::: DATA FOR ANALYSIS :::
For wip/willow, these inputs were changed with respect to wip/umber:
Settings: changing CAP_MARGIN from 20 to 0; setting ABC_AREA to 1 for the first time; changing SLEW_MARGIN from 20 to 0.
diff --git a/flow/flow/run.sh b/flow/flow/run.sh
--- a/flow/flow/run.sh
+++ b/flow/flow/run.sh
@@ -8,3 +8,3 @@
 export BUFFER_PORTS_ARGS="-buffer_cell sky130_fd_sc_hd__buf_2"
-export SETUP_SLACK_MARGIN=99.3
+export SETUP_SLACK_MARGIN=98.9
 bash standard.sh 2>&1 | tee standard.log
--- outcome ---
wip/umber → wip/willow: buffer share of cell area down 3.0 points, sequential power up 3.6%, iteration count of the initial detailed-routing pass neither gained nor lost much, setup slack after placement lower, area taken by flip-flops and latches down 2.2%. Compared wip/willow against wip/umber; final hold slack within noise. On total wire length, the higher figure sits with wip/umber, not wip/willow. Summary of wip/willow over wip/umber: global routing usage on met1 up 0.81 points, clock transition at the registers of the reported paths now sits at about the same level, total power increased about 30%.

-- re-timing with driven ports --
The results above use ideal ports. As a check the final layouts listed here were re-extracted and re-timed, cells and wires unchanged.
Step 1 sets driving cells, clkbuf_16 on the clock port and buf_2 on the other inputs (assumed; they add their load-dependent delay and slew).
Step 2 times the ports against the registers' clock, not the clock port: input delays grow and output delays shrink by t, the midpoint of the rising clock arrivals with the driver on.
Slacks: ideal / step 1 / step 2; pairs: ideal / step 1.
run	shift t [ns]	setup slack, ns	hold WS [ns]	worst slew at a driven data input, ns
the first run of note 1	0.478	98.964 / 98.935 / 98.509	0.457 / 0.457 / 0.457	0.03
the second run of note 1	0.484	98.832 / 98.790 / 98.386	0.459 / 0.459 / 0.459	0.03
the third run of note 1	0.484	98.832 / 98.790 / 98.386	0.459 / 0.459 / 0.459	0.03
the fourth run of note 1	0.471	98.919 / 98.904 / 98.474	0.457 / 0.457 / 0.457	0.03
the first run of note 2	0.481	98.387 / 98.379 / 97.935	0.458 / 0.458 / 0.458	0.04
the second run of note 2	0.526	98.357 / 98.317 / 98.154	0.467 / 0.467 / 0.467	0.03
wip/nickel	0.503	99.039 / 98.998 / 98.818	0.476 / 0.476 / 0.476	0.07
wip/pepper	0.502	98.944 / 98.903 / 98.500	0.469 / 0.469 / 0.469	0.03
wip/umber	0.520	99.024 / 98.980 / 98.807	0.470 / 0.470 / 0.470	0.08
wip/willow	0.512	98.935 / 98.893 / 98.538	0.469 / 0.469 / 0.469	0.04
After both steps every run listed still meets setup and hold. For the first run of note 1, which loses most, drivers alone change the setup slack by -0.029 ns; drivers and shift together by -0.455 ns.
Context: an optimization exercise on an open-source flow, tuned for small area, a short achievable clock period and few clock cycles. The choices shown serve that exercise and are no tape-out recipe. Function was not checked in any run shown here: the RTL went through the layout flow alone.

`design/flow/config.mk`:
```
export PLATFORM = sky130hd
export DESIGN_NAME = huffman
export DESIGN_NICKNAME = huffman
export VERILOG_FILES = /design/flow/design.v
export SDC_FILE = /design/flow/constraint.sdc
export NUM_CORES = 4
export LEC_CHECK = 0
export ABC_CLOCK_PERIOD_IN_PS = 2000
export CAP_MARGIN = 20
export CORE_MARGIN = 2
export CORE_UTILIZATION = 40
export SETUP_SLACK_MARGIN = 2.8
export SLEW_MARGIN = 20
```
`design/flow/constraint.sdc`:
```
create_clock -name core_clock -period 5.0 [get_ports {clk}]
set_input_delay 1.0000 -clock core_clock [delete_from_list [all_inputs] [get_ports {clk}]]
set_output_delay 1.0000 -clock core_clock [all_outputs]
set_load 0.01 [all_outputs]
```
`design/flow/design.v`:
```
module huffman(clk, reset, gray_valid, gray_data, CNT_valid, CNT1, CNT2, CNT3, CNT4, CNT5, CNT6,code_valid, HC1, HC2, HC3, HC4, HC5, HC6, M1, M2, M3, M4, M5, M6);
input clk;
input reset;
input gray_valid;
input [7:0] gray_data;
output reg CNT_valid;
output [7:0] CNT1, CNT2, CNT3, CNT4, CNT5, CNT6;
output reg code_valid;
output [7:0] HC1, HC2, HC3, HC4, HC5, HC6;
output [7:0] M1, M2, M3, M4, M5, M6;
integer i;
reg [3:0] st;
wire sort_ev = (st == 4'd2) | (st == 4'd4) | (st == 4'd6);
wire sort_od = (st == 4'd3) | (st == 4'd5) | (st == 4'd7);
wire sort_last = (st == 4'd7);
wire merging = (st >= 4'd8) & (st <= 4'd12);
always @(posedge clk or posedge reset)
	if (reset) begin
		st <= 4'd0;
		CNT_valid <= 1'b0;
		code_valid <= 1'b0;
	end else begin
		CNT_valid <= (st == 4'd1) & ~gray_valid;
		code_valid <= (st == 4'd12);
		case (st)
			4'd0:	st <= gray_valid ? 4'd1 : 4'd0;
			4'd1:	st <= gray_valid ? 4'd1 : 4'd2;
			4'd13:	st <= 4'd13;
			default: st <= st + 4'd1;
		endcase
	end
reg [6:0] Q [0:5];
assign CNT6 = {1'b0, Q[0]};
assign CNT5 = {1'b0, Q[1]};
assign CNT4 = {1'b0, Q[2]};
assign CNT3 = {1'b0, Q[3]};
assign CNT2 = {1'b0, Q[4]};
assign CNT1 = {1'b0, Q[5]};
wire [2:0] ef = {Q[4] > Q[5], Q[2] > Q[3], Q[0] > Q[1]};
wire [1:0] of = {Q[3] > Q[4], Q[1] > Q[2]};
wire [6:0] S = Q[0];
wire [5:2] lt = {Q[5] < S, Q[4] < S, Q[3] < S, Q[2] < S};
wire [2:0] ins = {2'b00, lt[2]} + {2'b00, lt[3]} + {2'b00, lt[4]} + {2'b00, lt[5]};
wire [6:0] addA = Q[0] + Q[2];
wire [6:0] addB = sort_last ? (Q[0] + Q[1]) : (Q[2] + Q[3]);
always @(posedge clk or posedge reset)
	if (reset) begin
		for (i = 0; i < 6; i = i + 1)
			Q[i] <= 7'd0;
	end else if (sort_ev) begin
		for (i = 0; i < 6; i = i + 2)
			if (ef[i/2]) begin
				Q[i] <= Q[i+1];
				Q[i+1] <= Q[i];
			end
	end else if (sort_od) begin
		for (i = 1; i < 5; i = i + 2)
			if (of[i/2]) begin
				Q[i] <= Q[i+1];
				Q[i+1] <= Q[i];
			end
		if (sort_last)
			Q[0] <= of[0] ? addA : addB;
	end else if (merging) begin
		Q[0] <= lt[3] ? addB : addA;
		Q[2] <= lt[4] ? Q[4] : (lt[3] ? S : Q[3]);
		Q[3] <= lt[5] ? Q[5] : (lt[4] ? S : Q[4]);
		Q[4] <= lt[5] ? S : Q[5];
		Q[5] <= 7'h7f;
	end else if (gray_valid) begin
		for (i = 0; i < 6; i = i + 1)
			if (gray_data[2:0] == 3'd6 - i)
				Q[i] <= Q[i] + 7'd1;
	end
reg [2:0] P [0:5];
reg [4:0] T [0:5];
reg [4:0] H [0:5];
reg [2:0] np;
always @(posedge clk or posedge reset)
	if (reset) begin
		for (i = 0; i < 6; i = i + 1) begin
			P[i] <= 3'd5 - i;
			T[i] <= 5'd0;
			H[i] <= 5'd0;
		end
	end else begin
		for (i = 0; i < 6; i = i + 1) begin
			np = P[i];
			if (sort_ev) begin
				np[0] = P[i][0] ^ ef[P[i][2:1]];
			end else if (sort_od) begin
				case (P[i])
					3'd1: if (of[0]) np = 3'd2;
					3'd2: if (of[0]) np = 3'd1;
					3'd3: if (of[1]) np = 3'd4;
					3'd4: if (of[1]) np = 3'd3;
					default: ;
				endcase
			end else if (merging) begin
				if (P[i] <= 3'd1) begin
					np = ins;
					T[i] <= {T[i][3:0], 1'b1};
					if (P[i] == 3'd0)
						H[i] <= H[i] | (T[i] ^ {T[i][3:0], 1'b1});
				end else if (lt[P[i]])
					np = P[i] - 3'd2;
				else
					np = P[i] - 3'd1;
			end
			P[i] <= np;
		end
	end
assign HC1 = {3'b0, H[0]};	assign M1 = {3'b0, T[0]};
assign HC2 = {3'b0, H[1]};	assign M2 = {3'b0, T[1]};
assign HC3 = {3'b0, H[2]};	assign M3 = {3'b0, T[2]};
assign HC4 = {3'b0, H[3]};	assign M4 = {3'b0, T[3]};
assign HC5 = {3'b0, H[4]};	assign M5 = {3'b0, T[4]};
assign HC6 = {3'b0, H[5]};	assign M6 = {3'b0, T[5]};
endmodule
```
:::
• EXERCISE AIM
All that is needed is the exact run of lines above from the line containing "--- a/flow/flow/run.sh" through the line containing "Slacks: ideal /", both of them included.

• RESPONSE BOX
--- a/flow/flow/run.sh
+++ b/flow/flow/run.sh
@@ -8,3 +8,3 @@
 export BUFFER_PORTS_ARGS="-buffer_cell sky130_fd_sc_hd__buf_2"
-export SETUP_SLACK_MARGIN=99.3
+export SETUP_SLACK_MARGIN=98.9
 bash standard.sh 2>&1 | tee standard.log
--- outcome ---
wip/umber → wip/willow: buffer share of cell area down 3.0 points, sequential power up 3.6%, iteration count of the initial detailed-routing pass neither gained nor lost much, setup slack after placement lower, area taken by flip-flops and latches down 2.2%. Compared wip/willow against wip/umber; final hold slack within noise. On total wire length, the higher figure sits with wip/umber, not wip/willow. Summary of wip/willow over wip/umber: global routing usage on met1 up 0.81 points, clock transition at the registers of the reported paths now sits at about the same level, total power increased about 30%.

-- re-timing with driven ports --
The results above use ideal ports. As a check the final layouts listed here were re-extracted and re-timed, cells and wires unchanged.
Step 1 sets driving cells, clkbuf_16 on the clock port and buf_2 on the other inputs (assumed; they add their load-dependent delay and slew).
Step 2 times the ports against the registers' clock, not the clock port: input delays grow and output delays shrink by t, the midpoint of the rising clock arrivals with the driver on.
Slacks: ideal / step 1 / step 2; pairs: ideal / step 1.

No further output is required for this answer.